Mr Rune pointed out Gram Parsons from the Byrds, Pigpen from the Grateful Dead and somebody called Kurt Cobain, who was not even born yet.

‘Tell me,’ I said to Mr Rune, ‘who is that black fella over there?’

‘That’s Robert Johnson,’ said Mr Rune.

I gave my head another scratching and considered the possibility of getting myself a haircut. ‘Now hang on a moment,’ I said, ‘I recall having a conversation with your confederate Hubert, and he told me that all these rock stars had died at the age of twenty-seven.’

‘That hardly surprises me,’ said Mr Rune, finishing off the last of the Mulholland ’51 and calling out to the waiter for more. ‘Hubert claims to be a descendant of Nostradamus. But surely you’re missing the point here, young Rizla. Everything we deal with is to do with time – my search for the Chronovision, anomalies of time, holes in time.’

‘But these rock stars are dead,’ I said.

‘They don’t look very dead to me,’ said Mr Rune. ‘Would you care for me to introduce you to any of them? Most are personal friends.’

‘I do not really fancy getting up,’ I said, steadying my serviette. ‘I am comfy here.’

‘We’ve extra chairs at our table and we haven’t ordered the nosebag yet. Who would you care to speak with?’

‘Him,’ I said. And I pointed.

‘Robert Johnson,’ said Mr Rune. ‘Why does this not surprise me at all?’

‘Because you are the All-Knowing One?’ I suggested.

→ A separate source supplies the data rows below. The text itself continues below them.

This design comes from an exercise in tuning for small area on the open sky130 flow, not from production work.
RTL that was checked went through simulation tests only; none was proved equivalent to the original.

== amber ==
==> flow/design.v <==
module SYS_CTRL(
input wire clk,
input wire rst_n,
input wire [7:0] rx_data,
input wire rx_valid,
input wire tx_busy,
output wire [7:0] tx_data,
output wire tx_valid,
output wire [7:0] uart_config,
output wire [7:0] div_ratio
);
localparam [3:0] S_CLR = 4'd9, S_IDLE = 4'd14, S_WA = 4'd13, S_WD = 4'd1, S_RA = 4'd0, S_RD = 4'd15, S_CA = 4'd4, S_CB = 4'd6, S_EX = 4'd8, S_SHA = 4'd10, S_SHB = 4'd2, S_FN = 4'd12, S_OF1 = 4'd7, S_OF2 = 4'd3;
reg [3:0] state;
reg [3:0] areg;         
reg       rd;           
reg [6:0] cnt;          
reg       c;            
reg       fl;           
reg       dly;          
reg       pend;         
reg [1:0] ph3;          
reg [1:0] ph4;          
reg [15:0] s;
reg [7:0] r0, r1, r2, r3;
reg [95:0] ring;
wire clr = (state == S_CLR);
wire rxv = rx_valid;
wire [7:0] rxd = rx_data & {8{~clr}};
reg [1:0] m3;
always @(*) begin
  case (areg)
    4'd0, 4'd3, 4'd6, 4'd9, 4'd12, 4'd15: m3 = 2'd1;   
    4'd1, 4'd4, 4'd7, 4'd10, 4'd13:       m3 = 2'd0;
    default:                              m3 = 2'd2;
  endcase
end
wire [2:0] p3s = {1'b0, m3} + {1'b0, ph3};
wire [1:0] pos3 = (p3s >= 3'd3) ? p3s - 3'd3 : p3s[1:0];
wire [1:0] pos4 = areg[1:0] + ph4;
wire ring_addr = (areg[3:2] != 2'b00);
wire ip_hit = (pos3 == 2'd2);                   
wire tap_hit = (pos3 == 2'd0) & (pos4 == 2'd0);  
wire wd_now = (state == S_WD) & rxv;
wire wr_ring = ((wd_now & ring_addr) | pend) & ip_hit;
wire [7:0] wbyte = pend ? s[7:0] : rxd;    
wire ins0 = clr | (wr_ring & (pos4 == 2'd3));
wire ins3 = clr | (wr_ring & (pos4 == 2'd2));
wire ins6 = clr | (wr_ring & (pos4 == 2'd1));
wire ins9 = clr | (wr_ring & (pos4 == 2'd0));
always @(posedge clk) begin
  ring[7:0]   <= ins0 ? wbyte : ring[95:88];
  ring[15:8]  <= ring[7:0];
  ring[23:16] <= ring[15:8];
  ring[31:24] <= ins3 ? wbyte : ring[23:16];
  ring[39:32] <= ring[31:24];
  ring[47:40] <= ring[39:32];
  ring[55:48] <= ins6 ? wbyte : ring[47:40];
  ring[63:56] <= ring[55:48];
  ring[71:64] <= ring[63:56];
  ring[79:72] <= ins9 ? wbyte : ring[71:64];
  ring[87:80] <= ring[79:72];
  ring[95:88] <= ring[87:80];
end
always @(posedge clk or negedge rst_n) begin
  if (!rst_n) begin
    ph3 <= 2'd0;
    ph4 <= 2'd0;
    pend <= 1'b0;
  end else begin
    ph3 <= (ph3 == 2'd2) ? 2'd0 : ph3 + 2'd1;
    ph4 <= ph4 + 2'd1;
    if (wd_now & ring_addr & ~ip_hit)
      pend <= 1'b1;
    else if (pend & ip_hit)
      pend <= 1'b0;
  end
end
always @(posedge clk) begin
  if (clr | (wd_now & (areg == 4'd0)) | ((state == S_CA) & rxv))
    r0 <= rxd;
  if (clr | (wd_now & (areg == 4'd1)) | ((state == S_CB) & rxv))
    r1 <= rxd;
end
always @(posedge clk or negedge rst_n) begin
  if (!rst_n) begin
    r2 <= 8'h21;
    r3 <= 8'h08;
  end else begin
    if (wd_now & (areg == 4'd2)) r2 <= rx_data;
    if (wd_now & (areg == 4'd3)) r3 <= rx_data;
  end
end
assign uart_config = r2;
assign div_ratio = r3;
wire [3:0] k = cnt[3:0];
wire [2:0] j = cnt[6:4];
wire lo = ~k[3];
wire [3:0] f = areg;
wire f_sub = ~rd & (f == 4'd1);
wire f_mul = ~rd & (f == 4'd2);
wire f_div = ~rd & (f == 4'd3);
wire f_log = ~rd & (f >= 4'd4) & (f <= 4'd9);
wire f_cmp = ~rd & ((f == 4'd10) | (f == 4'd11) | (f == 4'd12));
wire f_shr = ~rd & (f == 4'd13);
wire f_shl = ~rd & (f == 4'd14);
wire f_zero = ~rd & (f == 4'd15);
reg [4:0] off;
always @(*) begin
  if (f_mul)      off = {2'b00, j};
  else if (f_shr) off = 5'h1f;
  else            off = 5'd0;
end
wire [4:0] d = {1'b0, k} - off;
wire vd = (d[4:3] == 2'b00);
wire [2:0] ia = f_div ? ~j : d[2:0];
wire [2:0] ib = f_mul ? j : k[2:0];
wire [7:0] opa = (rd & areg[1]) ? r2 : r0;
wire [7:0] opb = (rd & areg[1]) ? r3 : r1;
wire a_bit = opa[ia];
wire b_bit = opb[ib];
wire av = a_bit & vd;
wire bv = b_bit & lo;
wire bz = (r1 == 8'd0);
wire first = (k == 4'd0);
reg x, y, cinit, cforce, cval, selc, inv;
always @(*) begin
  x = av; y = bv; cinit = 1'b0; cforce = 1'b0; cval = 1'b0; selc = 1'b0; inv = 1'b0;
  if (rd) begin
    x = areg[0] ? bv : av; y = 1'b0; cforce = 1'b1;
  end
  if (f_sub | f_cmp) begin y = ~bv; cinit = 1'b1; end
  if (f_shl) y = av;
  if (f_shr | f_zero) begin y = 1'b0; cforce = 1'b1; end
  if (f_zero) x = 1'b0;
  if (f_log) begin
    cforce = 1'b1;
    cval = f[0];                  
    selc = ~f[3];                 
    inv = f[2] & f[1];            
  end
  if (f_mul) begin x = s[0] & (j != 3'd0); y = av & b_bit; end
  if (f_div) begin x = first ? a_bit : (dly & (j != 3'd0)); y = bv ^ fl; cinit = fl; end
end
wire ce = cforce ? cval : (first ? cinit : c);
wire sum = x ^ y ^ ce;
wire cout = (x & y) | (x & ce) | (y & ce);
reg sin;
always @(*) begin
  if (f_div)
    sin = lo ? sum : ((k == 4'd8) ? (~sum & ~bz) : dly);
  else if (f_cmp & (j != 3'd0))
    sin = (k == 4'd0) ? ((f[1:0] == 2'd2) & fl | f[2] & ~c) :
          (k == 4'd1) ? ((f[1:0] == 2'd3) & c & ~fl | f[2] & ~c) : 1'b0;
  else
    sin = (selc ? cout : sum) ^ inv;
end
wire ex = (state == S_EX);
wire last = (cnt == 7'd127);
always @(posedge clk) begin
  if (ex) begin
    dly <= s[0];
    if (~(f_cmp & (j != 3'd0)))
      c <= cout;
    if (f_div & (k == 4'd8))
      fl <= ~sum;
    if (f_cmp & (j == 3'd0) & lo)
      fl <= fl & ~(av ^ bv);
  end else
    fl <= 1'b1;
end
wire of1_go = (state == S_OF1) & ~tx_busy & ~rd;
wire shift = ex | (state == S_SHA) | (state == S_SHB) | of1_go;
wire sbit = ex & sin;
wire ld = (state == S_WD) | (state == S_RD);
wire [7:0] pbus = (state == S_WD) ? rx_data : ring[7:0];
always @(posedge clk) begin
  s[15:8] <= {sbit, s[15:9]};
  if (shift)
    s[7:0] <= s[8:1];
  else if (ld)
    s[7:0] <= pbus;
end
assign tx_data = s[7:0];
assign tx_valid = (state == S_OF1) | (state == S_OF2);
always @(posedge clk) begin
  cnt <= shift ? cnt + 7'd1 : 7'd0;
  if ((state == S_WA | state == S_RA | state == S_FN) & rxv)
    areg <= rx_data[3:0];
  if (state == S_RA)
    rd <= 1'b1;
  else if (state == S_FN)
    rd <= 1'b0;
end
always @(posedge clk or negedge rst_n) begin
  if (!rst_n)
    state <= S_CLR;
  else begin
    case (state)
      S_CLR:  if (ph3 == 2'd2) state <= S_IDLE;
      S_IDLE: if (rxv) begin
                if (rx_data == 8'hAA) state <= S_WA;
                else if (rx_data == 8'hBB) state <= S_RA;
                else if (rx_data == 8'hCC) state <= S_CA;
                else if (rx_data == 8'hDD) state <= S_FN;
              end
      S_WA:   if (rxv) state <= S_WD;
      S_WD:   if (rxv) state <= S_IDLE;
      S_RA:   if (rxv) state <= (rx_data[3:2] == 2'b00) ? S_EX : S_RD;
      S_RD:   if (tap_hit) state <= S_OF1;
      S_CA:   if (rxv) state <= S_CB;
      S_CB:   if (rxv) state <= S_FN;
      S_FN:   if (rxv) state <= S_EX;
      S_EX:   if (last) state <= f_div ? S_SHA : S_OF1;
      S_SHA:  if (cnt[2:0] == 3'd7) state <= S_OF1;
      S_OF1:  if (~tx_busy) state <= rd ? S_IDLE : S_SHB;
              else if (~rd) state <= S_EX;
      S_SHB:  if (cnt[2:0] == 3'd7) state <= S_OF2;
      S_OF2:  if (~tx_busy) state <= S_IDLE;
      default: state <= S_IDLE;
    endcase
  end
end
endmodule
export LEC_CHECK = 0
export ABC_AREA = 1
export CAP_MARGIN = 20
export CORE_MARGIN = 2
export CORE_UTILIZATION = 40
export SLEW_MARGIN = 20
create_clock -name core_clock -period 40.0 [get_ports {clk}]
standard.sh (not shown) runs the stock make flow with config.mk's settings and CLKGATE_MAP_FILE= SYNTH_SCRIPT=/design/flow/synth_recipe.tcl, a recipe that flattens the netlist after the stock synthesis.
==> flow/flow/run.sh <==
#!/bin/bash
# Layout flow: the standard flow (standard.sh) with these changes:
#  - synthesis maps with an area-oriented ABC script (flow/abc_area.script:
#    no buffering or upsizing inside ABC) and buffers pass-through wires
#    with buf_1 instead of buf_4; registers are mapped exactly as in the
#    standard synthesis;
#  - port buffers are buf_1;
#  - the clock tree is built from clkbuf_8 without dummy loads.
# Each tool's output goes to its own log file in this folder.
set -euo pipefail
W=$(pwd)
rm -rf "$W/scripts_area"
cp -r "$FLOW_HOME/scripts" "$W/scripts_area"
cp "$W/flow/abc_area.script" "$W/scripts_area/abc_area.script"
bash standard.sh SCRIPTS_DIR="$W/scripts_area" ABC_AREA=1 \
  "MIN_BUF_CELL_AND_PORTS=sky130_fd_sc_hd__buf_1 A X" synth > "$W/synth.log" 2>&1
bash standard.sh "BUFFER_PORTS_ARGS=-buffer_cell sky130_fd_sc_hd__buf_1" \
  "CTS_ARGS=-sink_clustering_enable -repair_clock_nets -buf_list sky130_fd_sc_hd__clkbuf_8 -dont_use_dummy_load" \
  finish > "$W/layout.log" 2>&1
==> flow/flow/abc_area.script <==
strash
&get -n
&st
&dch
&nf -R 1000 -p -F 8 -A 4
&put
topo
Inputs modified between amber and willow:
--- a/flow/design.v
+++ b/flow/design.v
@@ -8,9 +8,9 @@
 output wire tx_valid,
 output wire [7:0] uart_config,
 output wire [7:0] div_ratio
 );
-localparam [3:0] S_CLR = 4'd9, S_IDLE = 4'd14, S_WA = 4'd13, S_WD = 4'd1, S_RA = 4'd0, S_RD = 4'd15, S_CA = 4'd4, S_CB = 4'd6, S_EX = 4'd8, S_SHA = 4'd10, S_SHB = 4'd2, S_FN = 4'd12, S_OF1 = 4'd7, S_OF2 = 4'd3;
+localparam [3:0] S_CLR = 4'd5, S_IDLE = 4'd8, S_WA = 4'd11, S_WD = 4'd15, S_RA = 4'd6, S_RD = 4'd7, S_CA = 4'd2, S_CB = 4'd9, S_EX = 4'd0, S_SHA = 4'd3, S_SHB = 4'd1, S_FN = 4'd10, S_OF1 = 4'd12, S_OF2 = 4'd4;
 reg [3:0] state;
 reg [3:0] areg;         
 reg       rd;           
 reg [6:0] cnt;          
==> results.txt <==
Setup slack after placement in willow vs amber: up 0.50 ns
Relative to amber, willow degrades clock distribution power.
In willow relative to amber, number of global-route vias before repair had gone down by a few percent.
Between willow and amber, signal arrival time at the worst endpoint is lower for willow, amber comes in above that.
Of willow and amber, it is willow that has the lower worst stage delay on the critical path.
Diff amber -> willow: finished layout cell area climbed 0.44%; total detailed-routing wirelength increased 3.6%; number of buffers other than clock buffers in the final layout went up by 1; half-perimeter wire length after detailed placement higher.
For willow, only the layout was checked, not whether the RTL still works.

separate check: timing with driven ports:
The results above use ideal ports. As a check the final layouts listed here were re-extracted and re-timed, cells and wires unchanged.
Step 1, drivers: a clkbuf_16 drives clk and a buf_2 each remaining input, both assumed.
Step 2, shift: input delay + t, output delay - t, t = (earliest + latest rising clock arrival at the registers) / 2. This alone moves slack from input paths to output paths.
Slacks: no drivers / after step 1 / after step 2; pairs: no drivers / after step 1.
run | t, ns | slack for setup (ns) | slew at the worst register clock pin (ns) | worst slew at a driven data input, ns | cell pins on the clock port's net
amber | 0.475 | 29.924 / 29.933 / 29.458 | 0.10 / 0.10 | 0.04 | 1
willow | 0.469 | 30.357 / 30.321 / 30.063 | 0.09 / 0.09 | 0.03 | 1
After both steps setup and hold are still met in every run listed. For amber, which loses most, drivers alone change the setup slack by +0.009 ns; drivers and shift together by -0.466 ns.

‘Bobby boy,’ called Mr Rune to the great blues legend. ‘Would you care to join us over here?’

All right, I confess it, I had trouble with this.

Perhaps all of these nineteen-sixties rock stars had not yet died at age twenty-seven. Maybe one or two of them had, but possibly their deaths had not been featured in the
Argus
or the
Leader,
concerned as those organs were with local events.

But I was damn sure that Robert Johnson
had
died in nineteen thirty-eight.

But there was Robert Johnson, naked as the day that he was born, approaching our table.

‘Lower yourself into a chair,’ said Mr Rune.

And Robert Johnson did so.

‘This is my companion, Rizla,’ said Mr Rune. ‘He is anxious to meet you.’

Robert Johnson smiled upon me and I smiled back at him.

And through my smile I also stared in awe.

Could this really be
the
Robert Johnson?

The man who started it all – rock music, soul music, all that now we had and loved?

The man who had supposedly gone down to the crossroads at midnight with a black-cat bone and sold his soul to the Devil, who then tuned his guitar?

The man who always after this played with his back to the audience, for fear that they might see a magical something?

That magical something that Keith Richards discerned when he first heard Johnson’s recordings?

That you would need an extra finger upon your left hand to play the way he did?

Robert Johnson put out his hand for me to shake it.

It was his left hand.

As it extended in my direction, I took to counting the fingers.